しかし、コロナウイルスが発生し2年間も国境が閉ざされてしまった。2020年も、2021年も行けなかった。2022年は国境は開き始めたとはいえコロナは5類ではなく、会社の人に「海外旅行に行ってきます」とは言いづらい雰囲気が残っていた。さらにウクライナ情勢の悪化や物価高、航空便の減便で航空券の価格も数年前の2倍以上になっており、とても行ける状況ではなかった。
どうやってクロアチアに行くか?
2023年、周りでも海外旅行に行く人が徐々に増えてきたので、ヨーロッパ行きの航空券を調べ始めた。10月初めにいつものように調べていると「福岡~ウィーン(オーストリア) 往復14万8000円」の航空券を発見。愛媛県在住の自分にとってはJAL松山~福岡便か松山・小倉フェリーで福岡に行き、福岡空港から海外に行く、というのもよい。

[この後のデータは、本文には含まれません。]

`src/sv/i2cbm_pkg.sv`:
```
package i2cbm_pkg;

    // Register map
    localparam int unsigned REG_TICKS_PER_US = 0;
    localparam int unsigned REG_ACK_LIMIT    = 1;

    localparam logic [7:0] TICKS_PER_US_RESET = 8'd50;
    localparam logic [7:0] ACK_LIMIT_RESET    = 8'd250;

    // Delay counter width: five microseconds of at most 255 ticks each
    localparam int unsigned DLY_W = 11;

    // Raw command codes on the kind field
    localparam logic [2:0] KIND_NONE  = 3'd0;
    localparam logic [2:0] KIND_START = 3'd1;
    localparam logic [2:0] KIND_STOP  = 3'd2;
    localparam logic [2:0] KIND_WRITE = 3'd3;
    localparam logic [2:0] KIND_ACK   = 3'd4;
    localparam logic [2:0] KIND_READ  = 3'd5;

    typedef enum logic [2:0] {
        CMD_NONE,
        CMD_START,
        CMD_STOP,
        CMD_WRITE,
        CMD_ACK,
        CMD_READ
    } cmd_t;

    typedef enum logic [4:0] {
        PH_IDLE,
        PH_ST_A,
        PH_ST_B,
        PH_ST_C,
        PH_ST_D,
        PH_SP_A,
        PH_SP_B,
        PH_SP_C,
        PH_WR_A,
        PH_WR_B,
        PH_WR_C,
        PH_AK_A,
        PH_AK_B,
        PH_AK_POLL,
        PH_RD_A,
        PH_RD_B,
        PH_KA,
        PH_KB
    } phase_t;

    // One classified tick as held in the queue
    typedef struct packed {
        cmd_t       cmd;
        logic [7:0] write_byte;
        logic       send_ack;
        logic       sda_in;
    } tick_t;

    // Configuration seen by the sequencer
    typedef struct packed {
        logic [7:0] ticks_per_us;
        logic [7:0] ack_limit;
    } cfg_t;

    // One result transfer
    typedef struct packed {
        logic       scl;
        logic       sda_out;
        logic       ready_res;
        logic       done_res;
        logic [7:0] read_data;
        logic       ack_error;
    } res_t;

endpackage

```
`src/sv/i2cbm_front.sv`:
```
module i2cbm_front
    import i2cbm_pkg::*;
(
    input  logic [2:0] kind,
    input  logic [7:0] write_byte,
    input  logic       send_ack,
    input  logic       sda_in,
    output tick_t      tick
);

    // Classify the raw kind code; unused codes become no command
    always_comb
    begin
        case (kind)
            KIND_START: tick.cmd = CMD_START;
            KIND_STOP:  tick.cmd = CMD_STOP;
            KIND_WRITE: tick.cmd = CMD_WRITE;
            KIND_ACK:   tick.cmd = CMD_ACK;
            KIND_READ:  tick.cmd = CMD_READ;
            default:    tick.cmd = CMD_NONE;
        endcase
        tick.write_byte = write_byte;
        tick.send_ack   = send_ack;
        tick.sda_in     = sda_in;
    end

endmodule

```
`src/sv/i2cbm_queue.sv`:
```
module i2cbm_queue
    import i2cbm_pkg::*;
#(
    parameter int unsigned DEPTH = 4
)
(
    input  logic  clk,
    input  logic  rst_n,
    input  logic  push,
    input  tick_t push_data,
    input  logic  pop,
    output logic  full,
    output logic  not_empty,
    output tick_t head,
    output logic [$clog2(DEPTH+1)-1:0] count
);

    localparam int unsigned PTR_W = $clog2(DEPTH);
    localparam int unsigned CNT_W = $clog2(DEPTH + 1);

    tick_t              mem_reg [DEPTH];
    logic [PTR_W-1:0]   wr_ptr_reg;
    logic [PTR_W-1:0]   wr_ptr_next;
    logic [PTR_W-1:0]   rd_ptr_reg;
    logic [PTR_W-1:0]   rd_ptr_next;
    logic [CNT_W-1:0]   count_reg;
    logic [CNT_W-1:0]   count_next;
    logic               do_push;
    logic               do_pop;

    assign full      = (count_reg == CNT_W'(DEPTH));
    assign not_empty = (count_reg != '0);
    assign head      = mem_reg[rd_ptr_reg];
    assign count     = count_reg;
    assign do_push   = push && !full;
    assign do_pop    = pop && not_empty;

    // Advance pointers with wrap at the queue depth
    always_comb
    begin
        wr_ptr_next = wr_ptr_reg;
        rd_ptr_next = rd_ptr_reg;
        count_next  = count_reg;
        if (do_push)
        begin
            wr_ptr_next = (wr_ptr_reg == PTR_W'(DEPTH - 1)) ? '0 : wr_ptr_reg + 1'b1;
        end
        if (do_pop)
        begin
            rd_ptr_next = (rd_ptr_reg == PTR_W'(DEPTH - 1)) ? '0 : rd_ptr_reg + 1'b1;
        end
        if (do_push && !do_pop)
        begin
            count_next = count_reg + 1'b1;
        end
        else if (do_pop && !do_push)
        begin
            count_next = count_reg - 1'b1;
        end
    end

    always_ff @(posedge clk or negedge rst_n)
    begin
        if (!rst_n)
        begin
            wr_ptr_reg <= '0;
            rd_ptr_reg <= '0;
            count_reg  <= '0;
        end
        else
        begin
            wr_ptr_reg <= wr_ptr_next;
            rd_ptr_reg <= rd_ptr_next;
            count_reg  <= count_next;
        end
    end

    // Hold the entries; no reset on payload
    always_ff @(posedge clk)
    begin
        if (do_push)
        begin
            mem_reg[wr_ptr_reg] <= push_data;
        end
    end

endmodule

```
`src/sv/i2cbm_back.sv`:
```
module i2cbm_back
    import i2cbm_pkg::*;
(
    input  logic  clk,
    input  logic  rst_n,
    input  cfg_t  cfg,
    input  logic  q_not_empty,
    input  tick_t q_head,
    output logic  q_pop,
    output logic  out_valid,
    input  logic  out_stall,
    output res_t  res
);

    phase_t           phase_reg, phase_next;
    logic [DLY_W-1:0] dly_reg, dly_next;
    logic [3:0]       bit_reg, bit_next;
    logic [7:0]       shift_reg, shift_next;
    logic [7:0]       poll_reg, poll_next;
    logic             ack_reg, ack_next;
    logic             scl_reg, scl_next;
    logic             sda_reg, sda_next;
    logic [7:0]       held_reg, held_next;
    logic             err_reg, err_next;
    logic             done_next;
    logic             valid_reg;
    res_t             res_reg;

    logic [7:0]       tick_us;
    logic [DLY_W-1:0] d1, d2, d5;
    phase_t           target;
    logic             do_enter;

    // Segment lengths of one, two and five microseconds
    assign tick_us = (cfg.ticks_per_us == 8'd0) ? 8'd1 : cfg.ticks_per_us;
    assign d1      = {3'b000, tick_us};
    assign d2      = {2'b00, tick_us, 1'b0};
    assign d5      = {3'b000, tick_us} + {1'b0, tick_us, 2'b00};

    // Take the next tick whenever the output register is free or drains
    assign q_pop     = q_not_empty && (!valid_reg || !out_stall);
    assign out_valid = valid_reg;
    assign res       = res_reg;

    // One bus tick: idle decode, ack polling or segment countdown, then entry
    always_comb
    begin
        phase_next = phase_reg;
        dly_next   = dly_reg;
        bit_next   = bit_reg;
        shift_next = shift_reg;
        poll_next  = poll_reg;
        ack_next   = ack_reg;
        scl_next   = scl_reg;
        sda_next   = sda_reg;
        held_next  = held_reg;
        err_next   = err_reg;
        done_next  = 1'b0;
        target     = PH_IDLE;
        do_enter   = 1'b0;

        if (phase_reg == PH_IDLE)
        begin
            bit_next = 4'd0;
            case (q_head.cmd)
                CMD_START:
                begin
                    target   = PH_ST_A;
                    do_enter = 1'b1;
                end
                CMD_STOP:
                begin
                    target   = PH_SP_A;
                    do_enter = 1'b1;
                end
                CMD_WRITE:
                begin
                    shift_next = q_head.write_byte;
                    target     = PH_WR_A;
                    do_enter   = 1'b1;
                end
                CMD_ACK:
                begin
                    err_next = 1'b0;
                    target   = PH_AK_A;
                    do_enter = 1'b1;
                end
                CMD_READ:
                begin
                    shift_next = 8'd0;
                    ack_next   = q_head.send_ack;
                    target     = PH_RD_A;
                    do_enter   = 1'b1;
                end
                default:
                begin
                    do_enter = 1'b0;
                end
            endcase
        end
        else if (phase_reg == PH_AK_POLL)
        begin
            if (!q_head.sda_in)
            begin
                scl_next   = 1'b0;
                phase_next = PH_IDLE;
                done_next  = 1'b1;
            end
            else if (poll_reg >= cfg.ack_limit)
            begin
                err_next = 1'b1;
                target   = PH_SP_A;
                do_enter = 1'b1;
            end
            else
            begin
                poll_next = poll_reg + 8'd1;
            end
        end
        else
        begin
            if (dly_reg != '0)
            begin
                dly_next = dly_reg - 1'b1;
            end
            if (dly_next == '0)
            begin
                case (phase_reg)
                    PH_ST_A:
                    begin
                        target   = PH_ST_B;
                        do_enter = 1'b1;
                    end
                    PH_ST_B:
                    begin
                        target   = PH_ST_C;
                        do_enter = 1'b1;
                    end
                    PH_ST_C:
                    begin
                        target   = PH_ST_D;
                        do_enter = 1'b1;
                    end
                    PH_SP_A:
                    begin
                        target   = PH_SP_B;
                        do_enter = 1'b1;
                    end
                    PH_SP_B:
                    begin
                        target   = PH_SP_C;
                        do_enter = 1'b1;
                    end
                    PH_WR_A:
                    begin
                        target   = PH_WR_B;
                        do_enter = 1'b1;
                    end
                    PH_WR_B:
                    begin
                        target   = PH_WR_C;
                        do_enter = 1'b1;
                    end
                    PH_WR_C:
                    begin
                        bit_next   = bit_reg + 4'd1;
                        shift_next = {shift_reg[6:0], 1'b0};
                        if (!bit_next[3])
                        begin
                            target   = PH_WR_A;
                            do_enter = 1'b1;
                        end
                    end
                    PH_AK_A:
                    begin
                        target   = PH_AK_B;
                        do_enter = 1'b1;
                    end
                    PH_AK_B:
                    begin
                        target   = PH_AK_POLL;
                        do_enter = 1'b1;
                    end
                    PH_RD_A:
                    begin
                        target   = PH_RD_B;
                        do_enter = 1'b1;
                    end
                    PH_RD_B:
                    begin
                        bit_next = bit_reg + 4'd1;
                        if (bit_next[3])
                        begin
                            held_next = shift_reg;
                            target    = PH_KA;
                        end
                        else
                        begin
                            target = PH_RD_A;
                        end
                        do_enter = 1'b1;
                    end
                    PH_KA:
                    begin
                        target   = PH_KB;
                        do_enter = 1'b1;
                    end
                    PH_KB:
                    begin
                        scl_next = 1'b0;
                    end
                    default:
                    begin
                        do_enter = 1'b0;
                    end
                endcase
                // Finish the command when no further segment follows
                if (!do_enter)
                begin
                    phase_next = PH_IDLE;
                    dly_next   = '0;
                    done_next  = 1'b1;
                end
            end
        end

        // Enter the chosen segment: drive levels and load its delay
        if (do_enter)
        begin
            phase_next = target;
            case (target)
                PH_ST_A:
                begin
                    sda_next = 1'b1;
                    dly_next = d1;
                end
                PH_ST_B:
                begin
                    scl_next = 1'b1;
                    dly_next = d5;
                end
                PH_ST_C:
                begin
                    sda_next = 1'b0;
                    dly_next = d5;
                end
                PH_ST_D:
                begin
                    scl_next = 1'b0;
                    dly_next = d5;
                end
                PH_SP_A:
                begin
                    scl_next = 1'b1;
                    sda_next = 1'b0;
                    dly_next = d1;
                end
                PH_SP_B:
                begin
                    sda_next = 1'b1;
                    dly_next = d5;
                end
                PH_SP_C:
                begin
                    scl_next = 1'b0;
                    dly_next = d5;
                end
                PH_WR_A:
                begin
                    scl_next = 1'b0;
                    sda_next = shift_next[7];
                    dly_next = d5;
                end
                PH_WR_B:
                begin
                    scl_next = 1'b1;
                    dly_next = d5;
                end
                PH_WR_C:
                begin
                    scl_next = 1'b0;
                    dly_next = d5;
                end
                PH_AK_A:
                begin
                    sda_next = 1'b1;
                    dly_next = d1;
                end
                PH_AK_B:
                begin
                    scl_next = 1'b1;
                    dly_next = d1;
                end
                PH_AK_POLL:
                begin
                    poll_next = 8'd0;
                    dly_next  = '0;
                end
                PH_RD_A:
                begin
                    scl_next = 1'b0;
                    sda_next = 1'b1;
                    dly_next = d2;
                end
                PH_RD_B:
                begin
                    scl_next   = 1'b1;
                    shift_next = {shift_next[6:0], q_head.sda_in};
                    dly_next   = d1;
                end
                PH_KA:
                begin
                    scl_next = 1'b0;
                    sda_next = !ack_next;
                    dly_next = d2;
                end
                PH_KB:
                begin
                    scl_next = 1'b1;
                    dly_next = d2;
                end
                default:
                begin
                    phase_next = PH_IDLE;
                    dly_next   = '0;
                end
            endcase
        end
    end

    // Update the sequencer state on each popped tick
    always_ff @(posedge clk or negedge rst_n)
    begin
        if (!rst_n)
        begin
            phase_reg <= PH_IDLE;
            dly_reg   <= '0;
            bit_reg   <= 4'd0;
            shift_reg <= 8'd0;
            poll_reg  <= 8'd0;
            ack_reg   <= 1'b0;
            scl_reg   <= 1'b1;
            sda_reg   <= 1'b1;
            held_reg  <= 8'd0;
            err_reg   <= 1'b0;
            valid_reg <= 1'b0;
        end
        else
        begin
            if (q_pop)
            begin
                phase_reg <= phase_next;
                dly_reg   <= dly_next;
                bit_reg   <= bit_next;
                shift_reg <= shift_next;
                poll_reg  <= poll_next;
                ack_reg   <= ack_next;
                scl_reg   <= scl_next;
                sda_reg   <= sda_next;
                held_reg  <= held_next;
                err_reg   <= err_next;
                valid_reg <= 1'b1;
            end
            else if (!out_stall)
            begin
                valid_reg <= 1'b0;
            end
        end
    end

    // Load the result register alongside the state
    always_ff @(posedge clk)
    begin
        if (q_pop)
        begin
            res_reg.scl       <= scl_next;
            res_reg.sda_out   <= sda_next;
            res_reg.ready_res <= (phase_next == PH_IDLE);
            res_reg.done_res  <= done_next;
            res_reg.read_data <= held_next;
            res_reg.ack_error <= err_next;
        end
    end

endmodule

```
`src/sv/i2c_bit_level_master_unit.sv`:
```
// Tick-level I2C master sequencer. Every input transfer is one bus tick and
// yields exactly one result transfer carrying the SCL/SDA levels, the idle
// and done flags, the last read byte and the ack timeout flag. A tick may
// carry a start, stop, byte write, ack wait or byte read; a command that
// arrives while one is still running is ignored. Ticks are classified on
// entry and held in a short queue (QUEUE_DEPTH entries); the sequencer takes
// one tick from the queue per clock unless the result output stalls; its
// state update on each popped tick sets that rate. A tick is registered in
// the queue and then in the result register. Segment lengths are 1, 2 and
// 5 microseconds of ticks_per_us ticks (zero reads as one). Registers:
// ticks_per_us at byte address 0 (reset 50), ack_limit at byte address 4
// (reset 250); write them only while idle.
module i2c_bit_level_master_unit
    import i2cbm_pkg::*;
#(
    parameter int unsigned QUEUE_DEPTH = 4
)
(
    input  logic        clk,
    input  logic        rst_n,
    // configuration port
    input  logic        psel,
    input  logic        penable,
    input  logic        pwrite,
    input  logic [2:0]  paddr,
    input  logic [31:0] pwdata,
    output logic [31:0] prdata,
    output logic        pready,
    // tick input
    input  logic        in_valid,
    output logic        in_stall,
    input  logic [2:0]  kind,
    input  logic [7:0]  write_byte,
    input  logic        send_ack,
    input  logic        sda_in,
    // result output
    output logic        out_valid,
    input  logic        out_stall,
    output logic        scl,
    output logic        sda_out,
    output logic        ready_res,
    output logic        done_res,
    output logic [7:0]  read_data,
    output logic        ack_error
);

    localparam int unsigned CNT_W = $clog2(QUEUE_DEPTH + 1);

    logic [7:0]       tpu_reg;
    logic [7:0]       limit_reg;
    logic             cfg_wr;
    cfg_t             cfg;
    tick_t            front_tick;
    tick_t            q_head;
    logic             q_full;
    logic             q_not_empty;
    logic             q_pop;
    logic [CNT_W-1:0] q_count;
    res_t             res;

    // Register writes and reads; the word index is the address bit above the byte lane
    assign pready = 1'b1;
    assign cfg_wr = psel && penable && pwrite;

    always_ff @(posedge clk or negedge rst_n)
    begin
        if (!rst_n)
        begin
            tpu_reg   <= TICKS_PER_US_RESET;
            limit_reg <= ACK_LIMIT_RESET;
        end
        else if (cfg_wr)
        begin
            if (paddr[2] == 1'(REG_TICKS_PER_US))
            begin
                tpu_reg <= pwdata[7:0];
            end
            if (paddr[2] == 1'(REG_ACK_LIMIT))
            begin
                limit_reg <= pwdata[7:0];
            end
        end
    end

    assign prdata           = (paddr[2] == 1'(REG_ACK_LIMIT)) ? {24'd0, limit_reg}
                                                              : {24'd0, tpu_reg};
    assign cfg.ticks_per_us = tpu_reg;
    assign cfg.ack_limit    = limit_reg;

    // Front: classify incoming ticks
    i2cbm_front u_front (
        .kind       (kind),
        .write_byte (write_byte),
        .send_ack   (send_ack),
        .sda_in     (sda_in),
        .tick       (front_tick)
    );

    assign in_stall = q_full;

    i2cbm_queue #(
        .DEPTH (QUEUE_DEPTH)
    ) u_queue (
        .clk       (clk),
        .rst_n     (rst_n),
        .push      (in_valid),
        .push_data (front_tick),
        .pop       (q_pop),
        .full      (q_full),
        .not_empty (q_not_empty),
        .head      (q_head),
        .count     (q_count)
    );

    // Back: bus sequencer with its result register
    i2cbm_back u_back (
        .clk         (clk),
        .rst_n       (rst_n),
        .cfg         (cfg),
        .q_not_empty (q_not_empty),
        .q_head      (q_head),
        .q_pop       (q_pop),
        .out_valid   (out_valid),
        .out_stall   (out_stall),
        .res         (res)
    );

    assign scl       = res.scl;
    assign sda_out   = res.sda_out;
    assign ready_res = res.ready_res;
    assign done_res  = res.done_res;
    assign read_data = res.read_data;
    assign ack_error = res.ack_error;

`ifndef SYNTHESIS
    // A finishing tick always leaves the sequencer idle
    a_done_idle: assert property (@(posedge clk) disable iff (!rst_n)
        out_valid && done_res |-> ready_res)
        else $error("done flagged while sequencer busy");

    // A register write lands in the tick-rate register
    a_cfg_write: assert property (@(posedge clk) disable iff (!rst_n)
        cfg_wr && (paddr[2] == 1'(REG_TICKS_PER_US)) |=> tpu_reg == $past(pwdata[7:0]))
        else $error("ticks_per_us write lost");

    // The queue never holds more than its depth
    a_queue_bound: assert property (@(posedge clk) disable iff (!rst_n)
        q_count <= CNT_W'(QUEUE_DEPTH))
        else $error("tick queue overflow");
`endif

endmodule
```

14万円台というのは物価高・円安の今ではとても魅力的だ。しかも搭乗した経験があり、自転車追加料金がかからないエバー航空だった。出発3ヶ月前の2023年10月1日夜、航空券を購入。
計画した経路は以下の通り。松山~福岡や現地移動を合わせた交通費は合計で23万円となった。
(往路)
松山空港
<JAL飛行機>
福岡空港
<エバー航空 飛行機>
台北桃園国際空港
<エバー航空 飛行機>
ウィーン国際空港
<空港連絡鉄道>
ウィーン(オーストリア)
<バス>
シベニク(クロアチア)
(復路)
ドゥブロヴニク(クロアチア)
<クロアチア航空>
ザグレブ(クロアチア)
<高速バス>
ウィーン(オーストリア)
<空港連絡鉄道>
ウィーン国際空港
<エバー航空 飛行機>
台北桃園国際空港
<エバー航空 飛行機>
福岡空港
<JAL飛行機>
松山空港
ウィーンからクロアチア方面も飛行機で行きたかったのだが、オーストリア航空の航空券は高価で自転車の追加料金もかかるため、Flixbusという高速バスを使うことに。
どうやって自転車を運ぶか?
自転車店で入手した箱(3辺合計238cm)に入れることにした。その中に国内線の飛行機輪行でいつも使っているモンベルの輪行袋に自転車を入れ、そのまま箱の中にしまうことに決定。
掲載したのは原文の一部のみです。